What if we were dark mirrors of each other and where I've grown overcontrolling you've grown complacent. What if, bought as a servant into a pretty loving home, ownership and control is what love looks like to me, and to you neglected and lonely growing up, love is gratefully taking any scraps of it you’re lent.
By belonging to someone, even if she comes back injured or fails at finding Delgal, she feels like she belongs and is cherished, by owning someone he feels safe in them not leaving him.
She’s what’s tethering him do you see… And he’s the only thing giving her direction and purpose in her state. She needs a compass and he needs a support.
They’re both so out of it 😭 It’s the weirdly intense and unearned mutual trust and reliance on each other?? They’re each other’s weird little comfort codependent teddy bear. Or at least they were headed towards that before SHE DIED THEN HE DIED THEN THEY BOTH FORGOT ABOUT EACH OTHER AND NEVER MET EVER AGAIN. Though she’s also the guard attack hound keeping him safe… And vice versa he heals her and can rewrite her very being with just one wave of his hand. They’re both so so mentally and physically vulnerable both but they cling onto each other. They can’t perceive things accurately but despite it all someway somehow they stumble into something closer to resembling companionship just before they both die. Falin is just that kind and Thistle is just that lonely. Overworked. We both haven’t lived for ourselves in a very long time, haven’t we.

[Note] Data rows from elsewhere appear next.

[src/rtl/fp_norm_encoder.sv]
// Sign-magnitude integer to 13-bit float (sign, 4-bit exp, 8-bit 0.frac), one normalizing shift per clock.
// Zero encodes in 1 cycle; nonzero takes 2 + (11 - leading-one position) cycles; DONE holds until out_ready.
module fp_norm_encoder (
   input  logic        clk,
   input  logic        reset,
   input  logic        in_valid,
   output logic        in_ready,
   input  logic        sign_in,
   input  logic [11:0] mag_in,
   output logic        out_valid,
   input  logic        out_ready,
   output logic        sign,
   output logic [3:0]  exp,
   output logic [7:0]  frac
);

   typedef enum logic [1:0] {IDLE, NORM, DONE} state_t;

   state_t      state;
   logic [11:0] mag_r;
   logic [3:0]  exp_r;
   logic        sign_r;

   always_ff @(posedge clk) begin
      if (reset) begin
         state     <= IDLE;
         mag_r     <= '0;
         exp_r     <= '0;
         sign_r    <= 1'b0;
         in_ready  <= 1'b1;
         out_valid <= 1'b0;
         sign      <= 1'b0;
         exp       <= '0;
         frac      <= '0;
      end else begin
         case (state)
            IDLE: begin
               if (in_valid) begin
                  in_ready <= 1'b0;
                  if (mag_in == 12'd0) begin
                     // Zero skips normalization; negative zero is folded to +0.
                     sign_r    <= 1'b0;
                     exp_r     <= '0;
                     mag_r     <= '0;
                     sign      <= 1'b0;
                     exp       <= '0;
                     frac      <= '0;
                     out_valid <= 1'b1;
                     state     <= DONE;
                  end else begin
                     sign_r <= sign_in;
                     mag_r  <= mag_in;
                     exp_r  <= 4'd12;
                     state  <= NORM;
                  end
               end
            end
            NORM: begin
               if (mag_r[11]) begin
                  sign      <= sign_r;
                  exp       <= exp_r;
                  frac      <= mag_r[11:4];
                  out_valid <= 1'b1;
                  state     <= DONE;
               end else begin
                  mag_r <= {mag_r[10:0], 1'b0};
                  exp_r <= exp_r - 4'd1;
               end
            end
            DONE: begin
               // Result registers are left untouched so they hold after the handshake.
               if (out_ready) begin
                  out_valid <= 1'b0;
                  in_ready  <= 1'b1;
                  state     <= IDLE;
               end
            end
            default: begin
               state     <= IDLE;
               in_ready  <= 1'b1;
               out_valid <= 1'b0;
            end
         endcase
      end
   end

endmodule
<file path="src/rtl/serial_tx_pkg.sv">
// Shared types and helpers for the serial link transmitter.
// Build option: define SERIAL_TX_PARITY_EN to add an even-parity bit after the payload.
package serial_tx_pkg;

   typedef enum logic [2:0] {
      IDLE,
      START,
      DATA,
      PARITY,
      STOP
   } tx_state_t;

   localparam logic SERIAL_IDLE_LVL = 1'b1;

   // A counter always gets at least one bit, even when it only has to count to 1.
   function automatic int cnt_w(input int n);
      return ($clog2(n) > 1) ? $clog2(n) : 1;
   endfunction

endpackage

</file>
<file path="src/rtl/serial_tx_if.sv">
// Producer-side word handshake of the serial transmitter.
// The master drives words in; the slave (the transmitter) reports ready and busy.
interface serial_tx_if #(
   parameter int DATA_W = 8
) ();

   logic [DATA_W-1:0] tx_data_i;
   logic              tx_valid_i;
   logic              tx_ready_o;
   logic              tx_busy_o;

   modport master (
      output tx_data_i,
      output tx_valid_i,
      input  tx_ready_o,
      input  tx_busy_o
   );

   modport slave (
      input  tx_data_i,
      input  tx_valid_i,
      output tx_ready_o,
      output tx_busy_o
   );

endinterface

</file>
<file path="src/rtl/serial_tx_baud.sv">
// Bit-period counter: counts 0..CLKS_PER_BIT-1 while run is high and flags the last clock.
// The counter is held at zero whenever run is low, so every frame starts on a fresh period.
module serial_tx_baud
   import serial_tx_pkg::*;
#(
   parameter int CLKS_PER_BIT = 4
) (
   input  logic clk,
   input  logic reset,
   input  logic run,
   output logic tick
);

   localparam int CW = cnt_w(CLKS_PER_BIT);
   localparam logic [CW-1:0] LAST = CW'(CLKS_PER_BIT - 1);

   logic [CW-1:0] cnt;

   always_ff @(posedge clk or posedge reset) begin
      if (reset) begin
         cnt <= '0;
      end else if (!run || (cnt == LAST)) begin
         cnt <= '0;
      end else begin
         cnt <= cnt + CW'(1);
      end
   end

   // With CLKS_PER_BIT=1 the counter stays at zero and tick follows run every cycle.
   assign tick = run && (cnt == LAST);

endmodule

</file>
<file path="src/rtl/serial_tx.sv">
// Parallel-to-serial frame transmitter: start bit, DATA_W bits LSB-first, optional parity, stop bits.
// Build option: define SERIAL_TX_PARITY_EN to insert an even-parity bit before the stop bits.
module serial_tx
   import serial_tx_pkg::*;
#(
   parameter int DATA_W       = 8,
   parameter int CLKS_PER_BIT = 4,
   parameter int STOP_BITS    = 1
) (
   input  logic        clk,
   input  logic        reset,
   serial_tx_if.slave  tx,
   output logic        serial_o
);

   localparam int IW = cnt_w(DATA_W);
   localparam logic [IW-1:0] IDX_LAST  = IW'(DATA_W - 1);
   localparam logic          STOP_LAST = 1'(STOP_BITS - 1);

   tx_state_t         state;
   logic [DATA_W-1:0] shreg;
   logic [DATA_W-1:0] shreg_nxt;
   logic [IW-1:0]     idx;
   logic              stop_cnt;
   logic              ready_q;
   logic              busy_q;
   logic              tick;
`ifdef SERIAL_TX_PARITY_EN
   logic              parity_q;
`endif

   assign tx.tx_ready_o = ready_q;
   assign tx.tx_busy_o  = busy_q;
   assign shreg_nxt     = shreg >> 1;

   serial_tx_baud #(
      .CLKS_PER_BIT (CLKS_PER_BIT)
   ) u_baud (
      .clk   (clk),
      .reset (reset),
      .run   (state != IDLE),
      .tick  (tick)
   );

   always_ff @(posedge clk or posedge reset) begin
      if (reset) begin
         state    <= IDLE;
         serial_o <= SERIAL_IDLE_LVL;
         ready_q  <= 1'b1;
         busy_q   <= 1'b0;
         shreg    <= '0;
         idx      <= '0;
         stop_cnt <= 1'b0;
`ifdef SERIAL_TX_PARITY_EN
         parity_q <= 1'b0;
`endif
      end else begin
         case (state)
            IDLE: begin
               if (tx.tx_valid_i && ready_q) begin
                  state    <= START;
                  ready_q  <= 1'b0;
                  busy_q   <= 1'b1;
                  serial_o <= 1'b0;
                  shreg    <= tx.tx_data_i;
                  idx      <= '0;
                  stop_cnt <= 1'b0;
`ifdef SERIAL_TX_PARITY_EN
                  parity_q <= ^tx.tx_data_i;
`endif
               end
            end

            START: begin
               if (tick) begin
                  state    <= DATA;
                  serial_o <= shreg[0];
               end
            end

            // Each data bit is presented from shreg[0]; the register shifts as a period ends.
            DATA: begin
               if (tick) begin
                  if (idx == IDX_LAST) begin
`ifdef SERIAL_TX_PARITY_EN
                     state    <= PARITY;
                     serial_o <= parity_q;
`else
                     state    <= STOP;
                     serial_o <= SERIAL_IDLE_LVL;
`endif
                  end else begin
                     idx      <= idx + IW'(1);
                     shreg    <= shreg_nxt;
                     serial_o <= shreg_nxt[0];
                  end
               end
            end

`ifdef SERIAL_TX_PARITY_EN
            PARITY: begin
               if (tick) begin
                  state    <= STOP;
                  serial_o <= SERIAL_IDLE_LVL;
               end
            end
`endif

            STOP: begin
               if (tick) begin
                  if (stop_cnt == STOP_LAST) begin
                     state   <= IDLE;
                     ready_q <= 1'b1;
                     busy_q  <= 1'b0;
                  end else begin
                     stop_cnt <= 1'b1;
                  end
               end
            end

            // Unreachable encodings (and PARITY without the parity build) fall back to idle.
            default: begin
               state    <= IDLE;
               serial_o <= SERIAL_IDLE_LVL;
               ready_q  <= 1'b1;
               busy_q   <= 1'b0;
            end
         endcase
      end
   end

endmodule

</file>
<file path="src/flat_wrapper.sv">
// flat-port wrapper written by rule: the top's interface ports become plain ports
module serial_tx_flat import serial_tx_pkg::*;
#(
   parameter int DATA_W       = 8,
   parameter int CLKS_PER_BIT = 4,
   parameter int STOP_BITS    = 1
)
  (clk, reset, serial_o, tx_tx_data_i, tx_tx_valid_i, tx_tx_ready_o, tx_tx_busy_o);
  serial_tx_if #(.DATA_W(DATA_W)) tx_i ();
  input  logic clk;
  input  logic reset;
  output logic serial_o;
  input wire logic [$bits(tx_i.tx_data_i)-1:0] tx_tx_data_i;
  input wire logic [$bits(tx_i.tx_valid_i)-1:0] tx_tx_valid_i;
  output wire logic [$bits(tx_i.tx_ready_o)-1:0] tx_tx_ready_o;
  output wire logic [$bits(tx_i.tx_busy_o)-1:0] tx_tx_busy_o;
  assign tx_i.tx_data_i = tx_tx_data_i;
  assign tx_i.tx_valid_i = tx_tx_valid_i;
  assign tx_tx_ready_o = tx_i.tx_ready_o;
  assign tx_tx_busy_o = tx_i.tx_busy_o;
  serial_tx #(.DATA_W(DATA_W), .CLKS_PER_BIT(CLKS_PER_BIT), .STOP_BITS(STOP_BITS)) u_core (.clk(clk), .reset(reset), .tx(tx_i), .serial_o(serial_o));
endmodule
</file>
<file path="config.mk">
export PLATFORM = sky130hd
export DESIGN_NAME = serial_tx_flat
export DESIGN_NICKNAME = d
export VERILOG_FILES = /design/src/rtl/serial_tx_pkg.sv /design/src/rtl/serial_tx_if.sv /design/src/rtl/serial_tx_baud.sv /design/src/rtl/serial_tx.sv /design/src/flat_wrapper.sv
export SDC_FILE = /design/constraint.sdc
export NUM_CORES = 1
export LEC_CHECK = 0
export CAP_MARGIN = 0
export CORE_UTILIZATION = 50
export CTS_BUF_LIST = sky130_fd_sc_hd__clkbuf_8
export DETAILED_ROUTE_END_ITERATION = 16
export HOLD_SLACK_MARGIN = 0.08
export PLACE_DENSITY = 0.88
export RECOVER_POWER = 25
export SYNTH_ARGS = -nofsm -noshare
export SYNTH_HDL_FRONTEND = slang
export SYNTH_SLANG_ARGS = --single-unit
export TNS_END_PERCENT = 10
</file>
<file path="constraint.sdc">
create_clock -name clk -period 1.69 [get_ports clk]
set_clock_uncertainty 0.05 [all_clocks]
set_input_delay 0.338 -clock clk [delete_from_list [all_inputs] [get_ports clk]]
set_output_delay 0.338 -clock clk [all_outputs]
set_load 0.01 [all_outputs]
</file>
==> impl_metrics.json <==
{
  "end_kind": "register",
  "clk_pin_slew_ns": 0.07,
  "insertion_delay_ns": 0.26,
  "ios": 14,
  "synth_warnings": 0,
  "crit_type": "register to register",
  "crit_required_ns": 1.78,
  "setup_viol": 0,
  "die_y_um": 46.7,
  "tightest_slew_ns": 1.03,
  "final_layout_size_suffix_gt1_share_pct": 26.3,
  "synth_xor_area_share_pct": 0.875,
  "port-buffer-count": 13,
  "power_density_mw_per_mm2": 1080,
  "grt_util_all_layers_pct": 27.2,
  "postLayoutCellArea_mm2": 0.00131,
  "fill_cells": 143,
  "gp_congestion": 0.824,
  "utilization_pct": 72.5,
  "grt_overflow": 0,
  "cp.arrival_ns": 1.75,
  "synth_top_family_by_area": "compound AO/OA/AOI/OAI gates",
  "numCtsBuffers": 3,
  "synth-main-ff-cell": "dfrtp_1",
  "post_drt_wl_per_cell_um": 17.3,
  "dpl_cell_area_mm2": 0.00120,
  "antenna_cells": 0,
  "core_area_mm2": 0.00180,
  "rsz0062_at_grt": "true",
  "fin_crit_ns": 1.66,
  "whs_ns": 0.392,
  "clock-sinks": 19,
  "total_power_w": 0.00142,
  "fmax_mhz": 602,
  "slew_violations": 0,
  "synth_compound_area_share_pct": 20.5,
  "drt-vias-per-instance": 6.15,
  "postSynthAreaPerCell_um2": 10.5,
  "num_rows": 15,
  "drt-initial-drc-count": 17,
  "yosys.area_share.simple_pct": 17.8,
  "antenna_found_initial": 0,
  "root_buffer": "clkbuf_8",
  "peakVddDrop_mv": 0.628,
  "die_x_um": 46.7,
  "async_reset_ff_share_pct": 100,
  "worst_setup_path_start_kind": "register",
  "instances_no_fill": 143,
  "remaining_drc_errors": 0,
  "syn-num-nets": 109,
  "first_pass_iters": 4,
  "multi_input_area_um2": 515,
  "syn-cell-area_mm2": 0.00100,
  "nets": 133,
  "areaGrowthSynthToFinish_pct": 30.5,
  "grt_pass1_vias": 860,
  "yosys.area_share.adder_pct": 3.75,
  "cts_tree": "built",
  "ff_latch_area_um2": 478,
  "cp_max_fo": 4,
  "place_inst": 138,
  "ys_seq_elements": 19,
  "ys_types": 31,
  "vias": 879,
  "ys_seq_area_share_pct": 47.8,
  "clk_path_buf_depth": 2,
  "initial_core_util_pct": 55.6,
  "period_share_pct": 98.3,
  "synth-edff-count": 0,
  "drt_wl_total_mm": 2.47,
  "finalHoldViolCount": 0,
  "drtAntennaViolNets": 0,
  "synthCells": 95,
  "grt_max_degree": 20,
  "power_leakage_nw": 0.568,
  "dp_hpwl_mm": 1.61,
  "maxCapViolations": 0,
  "grt_pass1_wl_mm": 3.97,
  "die-area_mm2": 0.00218,
  "max_slew_margin_pct": 31.3,
  "synth_mux_area_share_pct": 3.37,
  "h-tree-depth": 1,
  "status": "completed",
  "hp-class": "register to register"
}
sequential cells by signal (all words and copies together), names as in the netlist:
register,flops
u_core.idx,3
u_core.tx.tx_ready_o,1
u_core.serial_o,1
u_core.u_baud.cnt,2
u_core.shreg,8
u_core.tx.tx_busy_o,1
u_core.state,3
through the flow:
step / setup slack (ns) / TNS, ns
6_report: 0.0295 / 0
5_1_grt: -0.0219 / -0.0219
4_1_cts: -0.0156 / -0.0217
3_5_place_dp: -0.123 / -0.813
3_3_place_gp: -0.0493 / -0.337
2_1_floorplan: 0.0457 / 0
cell type report:
type | count | share of cell area (%)
Timing Repair Buffer | 26 | 17.2
Tap cell | 25 | 2.39
Inverter | 3 | 0.862
Multi-Input combinational cell | 66 | 39.5
Sequential cell | 19 | 36.6
Clock inverter | 1 | 0.287
Clock buffer | 3 | 3.16
path summary, 6_finish.rpt:
kind | startpoint | endpoint | slack, ns | depth (start not counted)
hold / removal | u_core.u_baud.cnt[0] | u_core.u_baud.cnt[0] | 0.39 | 1
hold reg to reg | u_core.u_baud.cnt[0] | u_core.u_baud.cnt[0] | 0.39 | 1
setup / recovery | u_core.idx[0] | u_core.idx[0] | 0.03 | 5
max in group asynchronous | reset | u_core.u_baud.cnt[0] | 0.33 | 3
min in group asynchronous | reset | u_core.shreg[7] | 0.64 | 3
setup reg to reg | u_core.idx[0] | u_core.idx[0] | 0.03 | 5
cell families after synthesis:
kind of cell	Yosys count
AOI/OAI and AO/OA	31
and+or+nand+nor	28
DFF	19
buffers and inverters	10
muxes	3
adders and majority gates	3
xor gates and xnor gates	1
layout by cell type, fill, tap and decap left out, drive strengths merged, types with 3 or more instances in the layout:
cell,instances
nand2,3
clkdlybuf4s50,11
ha,3
a22o,3
nor2,3
clkbuf,4
inv,4
nor3,6
mux2,3
a2bb2oi,7
or3,8
dfrtp,17
buf,12
o21ai,11
a21oi,4
cells in the mapped netlist, types with 2 or more instances:
library cell | n | area share, %
or3_1 | 8 | 5.0
nand2_1 | 3 | 1.1
dfrtp_1 | 17 | 43
o21ai_0 | 11 | 5.5
clkbuf_1 | 3 | 1.1
a2bb2oi_1 | 7 | 6.1
nor3_1 | 6 | 3.0
nor2_1 | 3 | 1.1
a21oi_1 | 4 | 2.0
a22o_1 | 3 | 2.6
dfstp_2 | 2 | 5.2
inv_1 | 3 | 1.1
ha_1 | 3 | 3.8
buf_4 | 2 | 1.5
buf_6 | 2 | 2.2
mux2_2 | 3 | 3.4
repair_timing:
action | CTS | global route
buffers inserted | 1 | 0
pin swaps | 2 | 5
hold buffers | 0 | 0
resized for setup | 10 | 6
endpoints found under the setup margin | 10 | 11
power by group:
group,switching [W],internal (W),leakage (nW),total [W]
clock,0.000150,0.000162,0.0269,0.000312
sequential,0.000105,0.000590,0.238,0.000695
combinational,0.000156,0.000253,0.303,0.000409
total,0.000411,0.00100,0.568,0.00142
metal layers:
layer  vias up  track usage, %  wire [um]
li1        396               -          -
met1       437            30.3        930
met2        37            48.6       1330
met3         9            6.15        147
met4         0            13.1         66
met5         -               0          0
critical path, cell delays in order (launching register included):
cell	delay, ns
dfrtp_1	0.39
ha_2	0.20
ha_4	0.17
nor4b_4	0.35
nor2_2	0.12
mux2_4	0.27
(Power assumes the default switching activity.)
==> variant 1, RTL diff (same flow settings) <==
Re-encode `tx_state_t` (5 states) as one-hot, 5 bits wide.
--- a/src/rtl/serial_tx_pkg.sv
+++ b/src/rtl/serial_tx_pkg.sv
@@ -2,12 +2,12 @@
 // Build option: define SERIAL_TX_PARITY_EN to add an even-parity bit after the payload.
 package serial_tx_pkg;
 
-   typedef enum logic [2:0] {
-      IDLE,
-      START,
-      DATA,
-      PARITY,
-      STOP
+   typedef enum logic [4:0] {
+      IDLE   = 5'b00001,
+      START  = 5'b00010,
+      DATA   = 5'b00100,
+      PARITY = 5'b01000,
+      STOP   = 5'b10000
    } tx_state_t;
 
    localparam logic SERIAL_IDLE_LVL = 1'b1;
Function: same outputs for any inputs over 10 cycles, from zero or initial values and one cycle with reset high; not proved beyond that.
==> variant 1 against the unedited design <==
- the flow now finishes with violations (setup timing)
- wire length up 1.6%
- design area grew 25%
- sequential cell count rose by 1
- core utilization up 0.44 points
- critical path depth up 1
- highest routed layer unchanged
- count of clock-buffer cells in the layout grew 1
- synthesized area up 19%
- cell count is 13% higher
- setup slack lost 0.078 ns
Power is not compared: it rests on default switching activity, and its combinational part moved more than twofold at a synthesized area within 25%.
==> variant 1: results (changes against the unedited design) <==
outcome:
  status: "finished, violations left"
  violations: "setup timing"
setup_path:
  arrival_ns: 1.83  # +0.08 ns
  cpPeakStageDelay_ns: 0.42  # +0.03 ns
  cp_max_fo: 4  # unchanged
  reg2regPathDepth: 6  # +1
route:
  wl_um: 2510  # +1.6%
  drt_iter0_drc: 16  # -1
  drt-wirelength-per-cell_um: 15.5  # -10%
sta:
  setup_viol: 8  # +8
  relSlewSlack: 0.653  # +0.340
  finalWorstSetupSlack_ns: -0.0488  # -0.0784 ns
  tns_ns: -0.119  # -0.119 ns
placed_design:
  dp_hpwl_um: 1700  # +6.1%
  dp_cells: 153  # +11%
  globalplace.congestion: 0.752  # -8.7%
  dp_slack_ns: -0.163  # -0.0401 ns
yosys:
  synth_seq_area_share: 0.423  # -0.0542
  synth_cell_type_count: 37  # +19%
  synthesis.instances: 100  # +5.3%
  async_flop_share: 1.00  # unchanged
  synth.area.top_cells: "dfrtp_1 (36%), mux2_4 (18%), dfstp_2 (6.6%), ha_1 (3.2%), mux2_2 (2.8%)"
  synth_common_cells: "dfrtp_1 (17), mux2_4 (14), a21oi_1 (6)"
pwr:
  max-vdd-ir-drop_uv: 1000
final_layout:
  drive_gt1_frac: 0.463  # +0.200
  reg_top3: "u_core.shreg (8), u_core.state (4), u_core.idx (3)"
  n_fill_cell: 157  # +9.8%
clock_network:
  clkLatencyLatePin_ns: 0.25
  cts-root-buf: "clkbuf_8"
global_routing:
  grtUsageTotal: 0.221  # -0.0510
  grt_pass1_vias: 953  # +11%
  grt_util_met1: 0.283  # -0.0203
  grt_max_degree: 21  # +5.0%
  grt_pass1_wl_um: 4260  # +7.3%
variant 1: worst reg2reg max path, stage by stage, from the launching register on:
cell and delay [ns]:
dfrtp_1 0.42, buf_4 0.17, nor4b_4 0.28, nand3_2 0.15, nor2b_4 0.19, buf_6 0.12
mux2_4 0.25
variant 1: worst paths after layout:
check                      slack [ns]                   end                  from
setup / recovery                -0.05         u_core.idx[0]       u_core.state[4]
hold / removal                   0.40  u_core.u_baud.cnt[0]  u_core.u_baud.cnt[0]
setup reg to reg                -0.05         u_core.idx[0]       u_core.state[4]
hold reg to reg                  0.40  u_core.u_baud.cnt[0]  u_core.u_baud.cnt[0]
max in group asynchronous        0.64  u_core.tx.tx_ready_o                 reset
min in group asynchronous        0.59       u_core.shreg[5]                 reset
variant 1: layer usage:
layer,up-vias,wire [um]
met4,0,23
met3,2,62
li1,436,-
met5,-,0
met1,450,1140
met2,19,1280
variant 1: area by class of cell:
cell class | instances | area share
Clock buffer | 4 | 0.0338
Inverter | 4 | 0.00922
Multi-Input combinational cell | 70 | 0.431
Sequential cell | 20 | 0.310
Tap cell | 28 | 0.0215
Timing Repair Buffer | 36 | 0.195
variant 1: stage by stage:
| stage | instance area [um^2] | total power (W) | util |
|---|---|---|---|
| detailed placement | 1480 | 0.00184 | 0.661 |
| floorplan | 1200 | 0.00151 | - |
| global placement | 1480 | 0.00179 | 0.661 |
| finish | 1630 | 0.00231 | 0.729 |
| global route | 1630 | 0.00245 | 0.729 |
| CTS | 1580 | 0.00223 | 0.706 |
variant 1: cells by family after synthesis:
kind of cell	synth area share
AO/OA/AOI/OAI	0.134
adder cells (fa/ha/maj)	0.0315
buffers and inverters	0.0525
flip-flops	0.423
multiplexers	0.205
AND/OR/NAND/NOR	0.153
variant 1: what timing repair did:
item	CTS	global route
endpoints found under the setup margin	12	15
resized for setup	8	7
setup buffers	1	3
gates cloned	1	0
pin swaps	0	4
variant 1: power by group through the flow:
stage	clock network (W)	registers, W	logic, W
floorplan	0	0.000826	0.000689
global placement	0	0.000826	0.000963
detailed placement	0	0.000844	0.00100
CTS	0.000366	0.000846	0.00102
global route	0.000389	0.000875	0.00119
finish	0.000363	0.000856	0.00109
==> variant 2, RTL diff (config.mk and constraints unchanged) <==
Made on the original files. Build with the macro `SERIAL_TX_PARITY_EN` defined.
--- a/src/rtl/serial_tx.sv
+++ b/src/rtl/serial_tx.sv
@@ -1,5 +1,7 @@
 // Parallel-to-serial frame transmitter: start bit, DATA_W bits LSB-first, optional parity, stop bits.
 // Build option: define SERIAL_TX_PARITY_EN to insert an even-parity bit before the stop bits.
+`define SERIAL_TX_PARITY_EN
+
 module serial_tx
    import serial_tx_pkg::*;
 #(
Behaviour: same outputs for any inputs over 10 cycles, from zero or initial values and one cycle with reset high; that may be too few to reach the edited logic, so the function may still have changed.
==> variant 2 against the unedited design <==
- the flow now finishes with violations (setup timing)
- wire length shrank 7.4%
- synthesized area is 1.2% higher
- via count down 4.8%
- design area is 5.4% higher
- sequential cell count increased by 1
- die area rose by 1.2%
- setup slack worse by 0.15 ns
Power is not compared: it rests on default switching activity, and its combinational part moved more than twofold at a synthesized area within 25%.
==> variant 2: results (changes against the unedited design) <==
sta:
  tns_ns: -0.232  # -0.232 ns
  relSlewSlack: 0.310  # -0.00348
  finalWorstSetupSlack_ns: -0.125  # -0.155 ns
  setup_viol: 3  # +3
yosys:
  synth-compound-area-share: 0.142  # -0.0630
  synth-xor-area-share: 0.0691  # +0.0604
  synth_common_cells: "dfrtp_1 (18), nand2_1 (13), o21ai_0 (10)"
  synth_seq_area_share: 0.496  # +0.0188
  synth_cell_type_count: 29  # -6.5%
  synth_nets: 111  # +1.8%
  synthAdderAreaFrac: 0.0370  # -0.000463
  synth.area.top_cells: "dfrtp_1 (44%), mux2i_1 (6.9%), xnor2_1 (6.0%), dfstp_2 (5.2%), o21ai_0 (4.9%)"
  muxShareOfSynthArea: 0.0914  # +0.0576
global_routing:
  grt_max_degree: 21  # +5.0%
  grt_pass1_wl_um: 3770  # -4.9%
  grt_pass1_vias: 803  # -6.6%
  grtUsageTotal: 0.252  # -0.0195
clock_network:
  postCtsSetupBuffers: 0  # -1
  ctsResizeCount: 6  # -4
  cts-root-buf: "clkbuf_8"
  htreeDepth: 1  # unchanged
min_path:
  hp-start: "u_core.parity_q"
  hold_path_end: "u_core.parity_q"
  hold_path.class: "flop to flop"
  min_path_cells: 2  # +1
route:
  vias: 837  # -4.8%
  drt_iter0_drc: 20  # +3
  drt-wirelength-per-cell_um: 15.3  # -12%
placed_design:
  globalplace.congestion: 0.760  # -7.7%
  dp_hpwl_um: 1610  # about the same
  placed_area_um2: 1290  # +7.3%
  dp_slack_ns: -0.420  # -0.298 ns
setup_path:
  reg2regPathDepth: 5  # unchanged
  cp_max_fo: 3  # -1
  reg2reg_from: "u_core.u_baud.cnt[0]"
  arrival_ns: 1.91  # +0.16 ns
  cp-start-kind: "flop"
  cp-end-kind: "flop"
final_layout:
  diodes: 0  # unchanged
  nNetsFinal: 140  # +5.3%
  n_fill_cell: 124  # -13%
  drive_gt1_frac: 0.240  # -0.0227
outcome:
  status: "finished, violations left"
  violations: "setup timing"
pwr:
  p_sw_frac: 0.353
variant 2: cell types whose count changed after synthesis, moves of 3 or more:
cell	delta
nand2_1	+10
a2bb2oi_1	-7
mux2i_1	+7
or3_1	-7
xnor2_1	+6
buf_2	+4
nor3_1	-3
variant 2: stage by stage:
step | instances | hold slack (ns) | power [W]
after floorplan | 97 | 0.250 | 0.00149
after global placement | 145 | 0.410 | 0.00181
after detailed placement | 145 | 0.424 | 0.00189
after CTS | 149 | 0.349 | 0.00228
after global routing | 150 | 0.451 | 0.00254
final | 150 | 0.436 | 0.00238
variant 2: layout make-up:
class | count | area (um^2) | area share
timing repair buffer | 29 | 255 | 0.185
clock buffer | 4 | 55.1 | 0.0400
multi-input combinational | 71 | 528 | 0.384
inverter | 1 | 3.75 | 0.00273
tap | 25 | 31.3 | 0.0227
sequential | 20 | 503 | 0.365
variant 2: routing by layer:
| layer | share of wire | wire length [um] | GRT usage | vias up |
|---|---|---|---|---|
| li1 | - | - | - | 405 |
| met1 | 0.46 | 1050 | 0.343 | 405 |
| met2 | 0.48 | 1110 | 0.414 | 23 |
| met3 | 0.051 | 116 | 0.0462 | 4 |
| met4 | 0.0092 | 21 | 0.0686 | 0 |
| met5 | 0 | 0 | 0 | - |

They both have a similar devotion to the people they love but again the difference is that Thistle starts overtsepping while Falin is self-effacing. The other difference between them is that people care about Falin <3 People have given up on Thistle long ago, and he has given people reasons to, while people refuse to give up on Falin. Yaad has a mini arc about it dw about it it’s ok he’s not all alone in the end 😭😭 He reached out for Marcille’s hand but they already all wanted to help him, they just had to be given the chance to, Yaad just had to be given the chance to, it’s okay I’m okay
Hey what if we learned to get in touch with our own identity and the world around us and living in the present again through being in the worst codependent situationship ever.
Falin and Thistle sitting in a tree, sucking on flowers together because they’re h-u-n-g-r-y 💕💕💕
I bet he’s only ever thought of flowers as useless ornaments. Weak weeds. But she shows him they’re tasty and useful and good and pretty in their own right too and deserve existing without proving their worth and waaa <33 Thistles…... Did you know thistles taste sweet if you remove the thorns and eat them?
"Even as a chimera, her kind nature remains" you can’t suppress her in the way that matters. You can’t soothe him in the way that matters. It’s doomed. You’re doomed. It’s all doomed. Save me.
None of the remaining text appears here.